YOUR ASSIGNMENT: Where in the data below does the word "lines" appear? Copy each line that holds it.

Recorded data
----------------

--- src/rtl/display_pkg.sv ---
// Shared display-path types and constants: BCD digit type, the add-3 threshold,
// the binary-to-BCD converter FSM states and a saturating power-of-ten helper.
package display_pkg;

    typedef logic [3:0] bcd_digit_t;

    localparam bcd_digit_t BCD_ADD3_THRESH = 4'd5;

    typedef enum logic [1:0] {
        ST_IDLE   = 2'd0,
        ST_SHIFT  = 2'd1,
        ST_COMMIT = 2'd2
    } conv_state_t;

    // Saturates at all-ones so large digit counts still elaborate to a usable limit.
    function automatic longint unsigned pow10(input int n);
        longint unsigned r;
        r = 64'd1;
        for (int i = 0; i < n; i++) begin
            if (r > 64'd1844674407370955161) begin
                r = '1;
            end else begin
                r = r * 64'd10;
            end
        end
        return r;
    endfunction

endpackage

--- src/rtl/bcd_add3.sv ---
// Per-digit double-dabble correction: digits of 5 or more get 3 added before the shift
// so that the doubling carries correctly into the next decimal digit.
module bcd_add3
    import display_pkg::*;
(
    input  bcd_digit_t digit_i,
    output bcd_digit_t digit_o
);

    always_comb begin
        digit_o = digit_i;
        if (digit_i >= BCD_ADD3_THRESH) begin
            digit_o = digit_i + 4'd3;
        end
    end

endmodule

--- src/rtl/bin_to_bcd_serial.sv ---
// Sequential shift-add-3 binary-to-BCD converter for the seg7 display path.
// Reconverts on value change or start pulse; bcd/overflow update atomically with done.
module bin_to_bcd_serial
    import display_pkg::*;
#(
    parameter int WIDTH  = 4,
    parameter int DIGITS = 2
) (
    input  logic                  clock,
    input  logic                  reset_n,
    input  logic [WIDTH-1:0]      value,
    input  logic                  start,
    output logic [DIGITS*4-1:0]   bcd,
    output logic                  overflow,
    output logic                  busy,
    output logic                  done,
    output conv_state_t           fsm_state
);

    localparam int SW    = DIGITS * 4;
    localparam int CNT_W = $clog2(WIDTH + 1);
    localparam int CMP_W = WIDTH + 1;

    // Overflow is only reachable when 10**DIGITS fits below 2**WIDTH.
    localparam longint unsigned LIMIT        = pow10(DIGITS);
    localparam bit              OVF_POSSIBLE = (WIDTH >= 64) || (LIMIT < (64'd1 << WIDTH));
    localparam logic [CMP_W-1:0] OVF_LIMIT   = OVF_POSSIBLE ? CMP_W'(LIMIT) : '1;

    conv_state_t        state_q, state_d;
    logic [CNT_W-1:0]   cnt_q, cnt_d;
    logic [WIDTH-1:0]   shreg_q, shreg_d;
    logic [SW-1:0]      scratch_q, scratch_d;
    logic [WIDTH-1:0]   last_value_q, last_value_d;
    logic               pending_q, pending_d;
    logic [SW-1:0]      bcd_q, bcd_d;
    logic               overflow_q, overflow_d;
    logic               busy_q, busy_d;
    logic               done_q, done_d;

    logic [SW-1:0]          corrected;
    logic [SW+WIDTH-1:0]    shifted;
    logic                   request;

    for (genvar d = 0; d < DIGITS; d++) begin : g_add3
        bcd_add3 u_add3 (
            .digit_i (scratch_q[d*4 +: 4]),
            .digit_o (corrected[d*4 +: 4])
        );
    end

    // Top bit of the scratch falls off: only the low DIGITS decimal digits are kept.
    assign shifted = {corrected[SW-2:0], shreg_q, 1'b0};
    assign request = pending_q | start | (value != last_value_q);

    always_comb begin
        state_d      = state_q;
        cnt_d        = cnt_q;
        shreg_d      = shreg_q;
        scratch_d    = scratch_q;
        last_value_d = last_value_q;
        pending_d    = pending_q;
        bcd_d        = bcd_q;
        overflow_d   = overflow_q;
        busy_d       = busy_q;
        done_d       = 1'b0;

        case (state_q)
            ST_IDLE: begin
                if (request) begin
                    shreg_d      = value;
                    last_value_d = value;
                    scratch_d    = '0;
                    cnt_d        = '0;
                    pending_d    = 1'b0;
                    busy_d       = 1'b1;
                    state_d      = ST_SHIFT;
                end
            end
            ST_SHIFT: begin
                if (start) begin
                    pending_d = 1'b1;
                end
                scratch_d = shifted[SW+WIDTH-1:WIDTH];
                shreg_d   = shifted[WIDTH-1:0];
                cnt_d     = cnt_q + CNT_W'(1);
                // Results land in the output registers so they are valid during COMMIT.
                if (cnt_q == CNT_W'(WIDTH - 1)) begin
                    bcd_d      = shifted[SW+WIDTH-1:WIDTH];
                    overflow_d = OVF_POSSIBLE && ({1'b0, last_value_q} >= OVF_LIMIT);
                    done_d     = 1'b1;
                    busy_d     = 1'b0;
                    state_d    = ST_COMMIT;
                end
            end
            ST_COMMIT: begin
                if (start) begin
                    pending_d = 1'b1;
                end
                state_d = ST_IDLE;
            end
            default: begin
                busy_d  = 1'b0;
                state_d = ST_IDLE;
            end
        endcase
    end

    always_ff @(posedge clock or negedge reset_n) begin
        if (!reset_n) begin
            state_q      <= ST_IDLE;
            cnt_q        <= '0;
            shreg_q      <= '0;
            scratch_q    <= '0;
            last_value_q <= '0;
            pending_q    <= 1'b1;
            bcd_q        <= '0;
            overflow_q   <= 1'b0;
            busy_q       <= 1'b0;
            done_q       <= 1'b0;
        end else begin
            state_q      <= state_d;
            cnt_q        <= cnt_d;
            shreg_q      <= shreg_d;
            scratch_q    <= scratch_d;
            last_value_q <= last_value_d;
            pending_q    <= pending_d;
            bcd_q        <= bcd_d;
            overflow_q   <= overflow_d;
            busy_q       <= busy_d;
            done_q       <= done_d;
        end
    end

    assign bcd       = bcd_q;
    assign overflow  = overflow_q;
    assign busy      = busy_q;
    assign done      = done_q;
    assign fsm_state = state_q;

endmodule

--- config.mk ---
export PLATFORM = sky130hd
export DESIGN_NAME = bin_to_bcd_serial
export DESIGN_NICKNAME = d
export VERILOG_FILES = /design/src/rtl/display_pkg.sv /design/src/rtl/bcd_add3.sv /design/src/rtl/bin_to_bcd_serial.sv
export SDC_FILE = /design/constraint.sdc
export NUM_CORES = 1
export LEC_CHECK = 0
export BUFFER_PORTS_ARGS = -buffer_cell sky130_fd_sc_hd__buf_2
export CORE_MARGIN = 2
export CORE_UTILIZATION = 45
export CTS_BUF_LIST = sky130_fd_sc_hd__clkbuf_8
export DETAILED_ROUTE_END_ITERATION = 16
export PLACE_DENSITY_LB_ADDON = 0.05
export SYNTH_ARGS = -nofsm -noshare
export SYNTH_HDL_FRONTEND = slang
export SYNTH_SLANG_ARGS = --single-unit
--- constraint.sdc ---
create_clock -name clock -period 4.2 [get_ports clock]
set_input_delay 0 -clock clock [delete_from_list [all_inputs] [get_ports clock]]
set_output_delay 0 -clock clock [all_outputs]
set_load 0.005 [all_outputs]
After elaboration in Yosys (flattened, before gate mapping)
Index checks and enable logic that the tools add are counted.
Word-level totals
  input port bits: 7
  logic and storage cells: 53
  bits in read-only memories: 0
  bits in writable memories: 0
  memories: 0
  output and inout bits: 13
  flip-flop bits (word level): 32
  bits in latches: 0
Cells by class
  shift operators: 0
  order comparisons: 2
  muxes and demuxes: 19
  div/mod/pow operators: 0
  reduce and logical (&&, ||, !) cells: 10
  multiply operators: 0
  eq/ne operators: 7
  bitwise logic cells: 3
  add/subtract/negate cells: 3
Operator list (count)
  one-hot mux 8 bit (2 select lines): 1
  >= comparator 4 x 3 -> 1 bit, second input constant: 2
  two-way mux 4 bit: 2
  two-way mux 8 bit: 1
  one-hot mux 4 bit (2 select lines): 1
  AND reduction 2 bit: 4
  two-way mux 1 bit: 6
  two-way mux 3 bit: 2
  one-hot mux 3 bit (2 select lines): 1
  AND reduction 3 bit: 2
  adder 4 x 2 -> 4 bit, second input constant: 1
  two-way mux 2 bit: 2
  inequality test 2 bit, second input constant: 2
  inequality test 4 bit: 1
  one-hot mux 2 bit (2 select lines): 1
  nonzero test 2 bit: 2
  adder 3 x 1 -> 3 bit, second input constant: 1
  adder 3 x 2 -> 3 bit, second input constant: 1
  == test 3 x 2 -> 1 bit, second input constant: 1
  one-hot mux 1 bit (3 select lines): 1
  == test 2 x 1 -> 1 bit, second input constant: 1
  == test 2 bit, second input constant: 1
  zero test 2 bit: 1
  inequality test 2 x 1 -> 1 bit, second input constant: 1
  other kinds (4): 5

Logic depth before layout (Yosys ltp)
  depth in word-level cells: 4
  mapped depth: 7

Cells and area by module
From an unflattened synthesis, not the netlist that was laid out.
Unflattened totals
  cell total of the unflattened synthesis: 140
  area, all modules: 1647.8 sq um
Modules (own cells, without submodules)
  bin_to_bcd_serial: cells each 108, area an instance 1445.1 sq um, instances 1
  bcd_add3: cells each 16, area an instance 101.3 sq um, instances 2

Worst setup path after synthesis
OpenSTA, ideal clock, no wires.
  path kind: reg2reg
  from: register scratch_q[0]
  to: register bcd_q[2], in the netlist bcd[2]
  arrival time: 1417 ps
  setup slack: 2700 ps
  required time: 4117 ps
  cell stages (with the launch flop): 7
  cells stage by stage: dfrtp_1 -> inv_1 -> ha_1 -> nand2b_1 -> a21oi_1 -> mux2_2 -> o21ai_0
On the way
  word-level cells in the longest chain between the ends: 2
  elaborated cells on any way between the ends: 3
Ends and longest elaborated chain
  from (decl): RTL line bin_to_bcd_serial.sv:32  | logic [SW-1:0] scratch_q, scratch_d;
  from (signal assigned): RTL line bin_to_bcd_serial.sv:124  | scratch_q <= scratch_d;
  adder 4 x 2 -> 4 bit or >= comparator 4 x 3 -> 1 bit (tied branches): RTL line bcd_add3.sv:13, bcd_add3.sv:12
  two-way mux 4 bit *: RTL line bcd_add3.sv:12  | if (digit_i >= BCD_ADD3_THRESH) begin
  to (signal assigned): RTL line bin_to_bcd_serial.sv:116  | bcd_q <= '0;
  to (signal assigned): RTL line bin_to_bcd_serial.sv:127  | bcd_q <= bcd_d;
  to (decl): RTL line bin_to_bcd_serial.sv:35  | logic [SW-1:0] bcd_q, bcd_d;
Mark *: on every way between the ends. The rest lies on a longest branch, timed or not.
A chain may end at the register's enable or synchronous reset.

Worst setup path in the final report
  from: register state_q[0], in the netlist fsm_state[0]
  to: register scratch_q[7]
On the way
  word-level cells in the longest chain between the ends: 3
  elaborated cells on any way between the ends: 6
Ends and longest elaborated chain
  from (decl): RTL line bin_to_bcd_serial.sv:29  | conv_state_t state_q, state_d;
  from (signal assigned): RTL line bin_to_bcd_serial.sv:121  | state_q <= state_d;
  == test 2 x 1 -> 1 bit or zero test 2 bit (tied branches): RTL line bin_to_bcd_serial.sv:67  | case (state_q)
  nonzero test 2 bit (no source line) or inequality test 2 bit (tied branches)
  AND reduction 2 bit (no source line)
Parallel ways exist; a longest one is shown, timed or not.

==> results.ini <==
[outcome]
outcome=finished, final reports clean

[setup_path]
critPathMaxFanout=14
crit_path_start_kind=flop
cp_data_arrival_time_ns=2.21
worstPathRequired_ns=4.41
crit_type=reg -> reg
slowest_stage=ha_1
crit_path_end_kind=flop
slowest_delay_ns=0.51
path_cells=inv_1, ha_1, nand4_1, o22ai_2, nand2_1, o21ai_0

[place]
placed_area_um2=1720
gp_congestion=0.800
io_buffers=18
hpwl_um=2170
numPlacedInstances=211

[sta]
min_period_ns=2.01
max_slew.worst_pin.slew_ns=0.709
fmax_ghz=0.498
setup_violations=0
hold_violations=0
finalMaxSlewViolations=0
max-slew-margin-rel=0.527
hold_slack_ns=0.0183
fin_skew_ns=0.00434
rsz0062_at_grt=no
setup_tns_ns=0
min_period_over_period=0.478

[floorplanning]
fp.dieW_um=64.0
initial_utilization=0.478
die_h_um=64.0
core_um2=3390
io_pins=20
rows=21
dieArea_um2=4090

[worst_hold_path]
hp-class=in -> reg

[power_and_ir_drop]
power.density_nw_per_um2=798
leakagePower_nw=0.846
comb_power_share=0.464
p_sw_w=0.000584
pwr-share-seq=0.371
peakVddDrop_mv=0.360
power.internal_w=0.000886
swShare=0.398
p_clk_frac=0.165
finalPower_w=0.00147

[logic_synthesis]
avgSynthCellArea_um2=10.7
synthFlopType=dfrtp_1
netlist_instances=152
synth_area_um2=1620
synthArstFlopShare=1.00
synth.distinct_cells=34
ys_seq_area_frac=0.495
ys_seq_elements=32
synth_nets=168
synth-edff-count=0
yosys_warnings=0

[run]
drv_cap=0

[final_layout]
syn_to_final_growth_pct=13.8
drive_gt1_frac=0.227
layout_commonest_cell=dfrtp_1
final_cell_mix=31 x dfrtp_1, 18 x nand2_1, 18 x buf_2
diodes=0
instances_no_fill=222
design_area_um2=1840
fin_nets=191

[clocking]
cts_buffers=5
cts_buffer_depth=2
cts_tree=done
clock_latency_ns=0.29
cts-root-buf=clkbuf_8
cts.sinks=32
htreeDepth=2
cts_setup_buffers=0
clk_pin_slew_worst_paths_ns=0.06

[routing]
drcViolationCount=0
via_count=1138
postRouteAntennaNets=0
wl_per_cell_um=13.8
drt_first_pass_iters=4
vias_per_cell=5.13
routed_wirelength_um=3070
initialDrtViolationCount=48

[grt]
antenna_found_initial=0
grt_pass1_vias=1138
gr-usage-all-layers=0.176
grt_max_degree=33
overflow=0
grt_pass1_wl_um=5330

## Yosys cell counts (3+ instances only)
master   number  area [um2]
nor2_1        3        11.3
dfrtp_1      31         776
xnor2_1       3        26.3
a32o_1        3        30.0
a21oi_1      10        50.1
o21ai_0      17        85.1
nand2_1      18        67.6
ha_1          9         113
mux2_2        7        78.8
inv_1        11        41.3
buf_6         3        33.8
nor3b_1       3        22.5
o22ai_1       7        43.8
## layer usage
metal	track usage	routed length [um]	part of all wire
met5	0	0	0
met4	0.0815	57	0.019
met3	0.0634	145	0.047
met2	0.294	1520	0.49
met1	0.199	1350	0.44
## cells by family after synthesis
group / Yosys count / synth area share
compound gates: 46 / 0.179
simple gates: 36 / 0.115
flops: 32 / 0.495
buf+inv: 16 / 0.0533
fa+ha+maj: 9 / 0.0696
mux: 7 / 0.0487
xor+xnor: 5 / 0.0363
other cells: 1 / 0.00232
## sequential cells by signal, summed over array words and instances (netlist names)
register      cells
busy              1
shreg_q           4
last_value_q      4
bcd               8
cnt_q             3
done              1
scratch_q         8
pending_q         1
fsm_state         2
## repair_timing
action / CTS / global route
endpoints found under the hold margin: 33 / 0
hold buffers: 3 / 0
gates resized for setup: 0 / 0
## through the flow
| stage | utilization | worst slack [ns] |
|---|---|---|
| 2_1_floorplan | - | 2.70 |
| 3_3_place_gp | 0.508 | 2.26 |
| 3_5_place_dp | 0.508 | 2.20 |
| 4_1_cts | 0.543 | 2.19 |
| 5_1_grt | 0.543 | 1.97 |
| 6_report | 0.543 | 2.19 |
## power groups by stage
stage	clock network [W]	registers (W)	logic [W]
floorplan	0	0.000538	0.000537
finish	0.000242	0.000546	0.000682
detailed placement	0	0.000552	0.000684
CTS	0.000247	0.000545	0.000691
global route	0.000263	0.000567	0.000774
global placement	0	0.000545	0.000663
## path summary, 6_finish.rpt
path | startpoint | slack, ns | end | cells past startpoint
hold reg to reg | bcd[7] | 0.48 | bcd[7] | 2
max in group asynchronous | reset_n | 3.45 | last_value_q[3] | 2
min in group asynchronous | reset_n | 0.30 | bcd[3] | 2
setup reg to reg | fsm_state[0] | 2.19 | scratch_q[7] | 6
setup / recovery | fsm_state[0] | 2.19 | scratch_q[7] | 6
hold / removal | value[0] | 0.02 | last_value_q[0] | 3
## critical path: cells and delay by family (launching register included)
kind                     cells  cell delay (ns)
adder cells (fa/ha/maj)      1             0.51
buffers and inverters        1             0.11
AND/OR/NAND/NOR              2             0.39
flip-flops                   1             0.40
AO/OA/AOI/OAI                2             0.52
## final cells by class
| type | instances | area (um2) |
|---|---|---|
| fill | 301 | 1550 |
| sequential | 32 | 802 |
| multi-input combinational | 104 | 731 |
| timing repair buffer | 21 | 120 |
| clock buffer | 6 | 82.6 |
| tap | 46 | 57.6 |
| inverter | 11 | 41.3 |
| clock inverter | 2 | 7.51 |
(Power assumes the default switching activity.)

----------------

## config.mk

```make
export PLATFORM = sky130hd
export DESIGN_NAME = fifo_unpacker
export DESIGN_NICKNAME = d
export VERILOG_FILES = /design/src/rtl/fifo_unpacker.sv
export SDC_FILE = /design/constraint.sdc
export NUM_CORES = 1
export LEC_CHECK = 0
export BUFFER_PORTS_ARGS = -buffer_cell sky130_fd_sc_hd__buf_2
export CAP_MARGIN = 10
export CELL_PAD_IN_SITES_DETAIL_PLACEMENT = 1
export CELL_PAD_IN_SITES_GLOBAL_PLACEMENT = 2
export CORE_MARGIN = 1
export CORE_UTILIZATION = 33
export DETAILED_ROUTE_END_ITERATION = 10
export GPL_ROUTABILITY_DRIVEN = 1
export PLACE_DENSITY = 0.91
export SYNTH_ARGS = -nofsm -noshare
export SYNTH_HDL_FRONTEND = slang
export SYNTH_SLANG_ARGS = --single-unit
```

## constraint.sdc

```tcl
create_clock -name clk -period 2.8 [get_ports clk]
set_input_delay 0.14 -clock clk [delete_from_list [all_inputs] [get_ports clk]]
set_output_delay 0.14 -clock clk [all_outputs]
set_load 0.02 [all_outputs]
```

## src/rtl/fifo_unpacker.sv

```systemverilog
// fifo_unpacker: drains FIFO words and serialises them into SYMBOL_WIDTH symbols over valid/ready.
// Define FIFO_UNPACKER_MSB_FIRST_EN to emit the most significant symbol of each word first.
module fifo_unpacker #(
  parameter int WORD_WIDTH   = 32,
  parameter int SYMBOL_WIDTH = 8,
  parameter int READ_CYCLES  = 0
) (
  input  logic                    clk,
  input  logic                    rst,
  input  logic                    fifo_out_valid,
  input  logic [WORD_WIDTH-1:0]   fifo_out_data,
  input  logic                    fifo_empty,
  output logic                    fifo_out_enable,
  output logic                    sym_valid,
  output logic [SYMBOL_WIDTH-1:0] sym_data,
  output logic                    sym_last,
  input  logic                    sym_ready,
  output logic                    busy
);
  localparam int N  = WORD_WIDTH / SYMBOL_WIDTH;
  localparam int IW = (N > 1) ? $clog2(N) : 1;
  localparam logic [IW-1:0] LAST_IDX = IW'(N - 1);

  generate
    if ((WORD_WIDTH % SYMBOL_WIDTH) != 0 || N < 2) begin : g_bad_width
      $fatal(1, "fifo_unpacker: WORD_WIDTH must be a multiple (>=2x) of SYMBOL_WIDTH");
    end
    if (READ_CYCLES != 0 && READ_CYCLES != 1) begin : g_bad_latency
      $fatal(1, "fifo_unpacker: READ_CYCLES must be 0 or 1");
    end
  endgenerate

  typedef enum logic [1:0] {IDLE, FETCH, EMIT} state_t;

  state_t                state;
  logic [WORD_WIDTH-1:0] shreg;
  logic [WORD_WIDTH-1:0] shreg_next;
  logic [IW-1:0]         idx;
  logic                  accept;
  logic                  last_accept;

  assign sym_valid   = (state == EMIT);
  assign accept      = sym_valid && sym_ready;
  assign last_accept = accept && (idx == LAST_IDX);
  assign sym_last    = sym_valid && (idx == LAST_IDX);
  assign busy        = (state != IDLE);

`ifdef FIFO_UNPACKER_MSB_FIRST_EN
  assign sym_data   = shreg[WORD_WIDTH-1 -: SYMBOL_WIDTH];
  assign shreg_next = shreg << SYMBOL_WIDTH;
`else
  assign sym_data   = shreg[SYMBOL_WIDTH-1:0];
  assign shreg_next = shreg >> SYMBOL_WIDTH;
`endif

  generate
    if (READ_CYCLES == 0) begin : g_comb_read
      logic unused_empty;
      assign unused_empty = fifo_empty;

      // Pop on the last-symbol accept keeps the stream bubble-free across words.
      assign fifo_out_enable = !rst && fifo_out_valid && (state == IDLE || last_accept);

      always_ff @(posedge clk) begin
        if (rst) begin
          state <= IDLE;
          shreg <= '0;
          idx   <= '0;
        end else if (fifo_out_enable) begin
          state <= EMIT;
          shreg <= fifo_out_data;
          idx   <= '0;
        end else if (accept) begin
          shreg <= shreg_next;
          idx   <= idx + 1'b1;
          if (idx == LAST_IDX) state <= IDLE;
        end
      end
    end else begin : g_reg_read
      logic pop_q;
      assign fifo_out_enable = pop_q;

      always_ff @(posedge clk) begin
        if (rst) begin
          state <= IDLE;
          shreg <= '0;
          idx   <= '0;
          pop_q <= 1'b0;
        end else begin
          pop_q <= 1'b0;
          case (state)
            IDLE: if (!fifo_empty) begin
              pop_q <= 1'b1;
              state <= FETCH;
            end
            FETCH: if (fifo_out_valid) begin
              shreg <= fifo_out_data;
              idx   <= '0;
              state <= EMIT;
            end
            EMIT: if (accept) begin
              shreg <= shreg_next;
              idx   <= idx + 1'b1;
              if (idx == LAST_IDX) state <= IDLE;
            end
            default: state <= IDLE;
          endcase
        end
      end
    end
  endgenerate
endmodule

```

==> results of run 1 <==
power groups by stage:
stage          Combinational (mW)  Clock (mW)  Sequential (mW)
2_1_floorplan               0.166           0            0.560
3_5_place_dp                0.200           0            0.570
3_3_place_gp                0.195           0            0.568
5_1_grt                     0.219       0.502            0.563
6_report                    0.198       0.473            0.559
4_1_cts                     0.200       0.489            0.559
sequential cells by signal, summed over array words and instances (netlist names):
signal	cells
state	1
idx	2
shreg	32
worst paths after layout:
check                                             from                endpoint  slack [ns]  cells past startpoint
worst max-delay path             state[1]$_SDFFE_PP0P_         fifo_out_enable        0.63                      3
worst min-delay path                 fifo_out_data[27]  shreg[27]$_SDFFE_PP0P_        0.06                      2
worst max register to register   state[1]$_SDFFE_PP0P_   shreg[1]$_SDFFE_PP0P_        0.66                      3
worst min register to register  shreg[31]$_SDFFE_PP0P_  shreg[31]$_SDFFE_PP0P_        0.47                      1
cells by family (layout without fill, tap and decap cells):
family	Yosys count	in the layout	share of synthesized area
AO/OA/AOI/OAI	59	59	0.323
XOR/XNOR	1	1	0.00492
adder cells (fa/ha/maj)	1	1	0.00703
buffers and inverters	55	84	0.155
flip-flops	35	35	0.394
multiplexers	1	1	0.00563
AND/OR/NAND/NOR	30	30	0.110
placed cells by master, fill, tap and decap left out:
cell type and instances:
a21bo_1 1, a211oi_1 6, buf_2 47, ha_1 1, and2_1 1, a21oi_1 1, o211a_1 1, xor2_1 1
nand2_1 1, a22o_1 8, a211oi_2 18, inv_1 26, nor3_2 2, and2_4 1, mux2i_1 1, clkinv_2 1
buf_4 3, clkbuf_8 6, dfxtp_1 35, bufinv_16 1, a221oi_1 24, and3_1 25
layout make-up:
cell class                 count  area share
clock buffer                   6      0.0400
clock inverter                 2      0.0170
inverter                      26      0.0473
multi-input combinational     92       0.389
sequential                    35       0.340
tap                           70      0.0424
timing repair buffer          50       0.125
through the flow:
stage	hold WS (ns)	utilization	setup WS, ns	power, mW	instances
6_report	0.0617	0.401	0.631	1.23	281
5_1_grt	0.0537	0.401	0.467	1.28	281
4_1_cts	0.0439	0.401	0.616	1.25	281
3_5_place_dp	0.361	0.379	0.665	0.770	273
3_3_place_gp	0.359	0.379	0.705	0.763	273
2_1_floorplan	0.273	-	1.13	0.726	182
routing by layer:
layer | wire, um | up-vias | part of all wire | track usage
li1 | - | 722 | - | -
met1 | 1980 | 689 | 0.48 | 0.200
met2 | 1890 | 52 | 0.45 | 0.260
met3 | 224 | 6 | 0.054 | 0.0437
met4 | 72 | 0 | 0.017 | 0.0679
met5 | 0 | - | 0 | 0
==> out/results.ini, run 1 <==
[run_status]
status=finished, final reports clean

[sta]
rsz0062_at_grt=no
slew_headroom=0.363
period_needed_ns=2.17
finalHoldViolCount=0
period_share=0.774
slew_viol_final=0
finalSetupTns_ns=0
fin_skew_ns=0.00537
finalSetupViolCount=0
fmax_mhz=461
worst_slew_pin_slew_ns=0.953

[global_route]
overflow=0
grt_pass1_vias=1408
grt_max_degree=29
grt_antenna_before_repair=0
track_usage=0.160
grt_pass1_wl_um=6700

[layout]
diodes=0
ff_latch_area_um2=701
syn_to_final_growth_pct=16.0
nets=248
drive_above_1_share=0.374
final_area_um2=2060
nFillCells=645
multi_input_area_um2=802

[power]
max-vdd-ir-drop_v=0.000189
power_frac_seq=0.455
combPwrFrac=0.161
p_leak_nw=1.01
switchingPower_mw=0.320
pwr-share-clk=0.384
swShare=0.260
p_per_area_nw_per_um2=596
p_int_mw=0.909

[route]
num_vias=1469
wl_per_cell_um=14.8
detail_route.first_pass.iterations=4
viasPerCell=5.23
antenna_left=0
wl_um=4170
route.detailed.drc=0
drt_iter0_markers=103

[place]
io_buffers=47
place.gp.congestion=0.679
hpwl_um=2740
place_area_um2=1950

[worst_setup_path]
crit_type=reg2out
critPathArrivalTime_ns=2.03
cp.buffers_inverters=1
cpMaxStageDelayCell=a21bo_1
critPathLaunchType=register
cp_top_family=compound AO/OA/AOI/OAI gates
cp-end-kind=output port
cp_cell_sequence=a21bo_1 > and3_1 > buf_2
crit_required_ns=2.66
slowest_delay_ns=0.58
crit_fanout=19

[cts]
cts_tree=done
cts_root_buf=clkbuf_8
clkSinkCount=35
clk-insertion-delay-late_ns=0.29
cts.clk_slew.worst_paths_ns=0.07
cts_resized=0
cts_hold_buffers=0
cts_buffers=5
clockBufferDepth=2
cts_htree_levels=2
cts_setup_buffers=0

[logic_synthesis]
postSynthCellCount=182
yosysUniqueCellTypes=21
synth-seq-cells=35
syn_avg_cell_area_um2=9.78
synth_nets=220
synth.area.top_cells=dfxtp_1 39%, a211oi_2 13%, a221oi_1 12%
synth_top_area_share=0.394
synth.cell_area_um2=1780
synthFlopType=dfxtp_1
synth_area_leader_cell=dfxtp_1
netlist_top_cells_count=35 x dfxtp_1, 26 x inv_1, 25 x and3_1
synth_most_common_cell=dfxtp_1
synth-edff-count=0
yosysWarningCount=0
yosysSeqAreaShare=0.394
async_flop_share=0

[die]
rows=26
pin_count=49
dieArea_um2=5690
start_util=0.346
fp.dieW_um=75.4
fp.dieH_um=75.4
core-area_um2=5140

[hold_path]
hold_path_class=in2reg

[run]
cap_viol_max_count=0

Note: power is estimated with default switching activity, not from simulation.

----------------

RESPONSE:
  one-hot mux 8 bit (2 select lines): 1
  one-hot mux 4 bit (2 select lines): 1
  one-hot mux 3 bit (2 select lines): 1
  one-hot mux 2 bit (2 select lines): 1
  one-hot mux 1 bit (3 select lines): 1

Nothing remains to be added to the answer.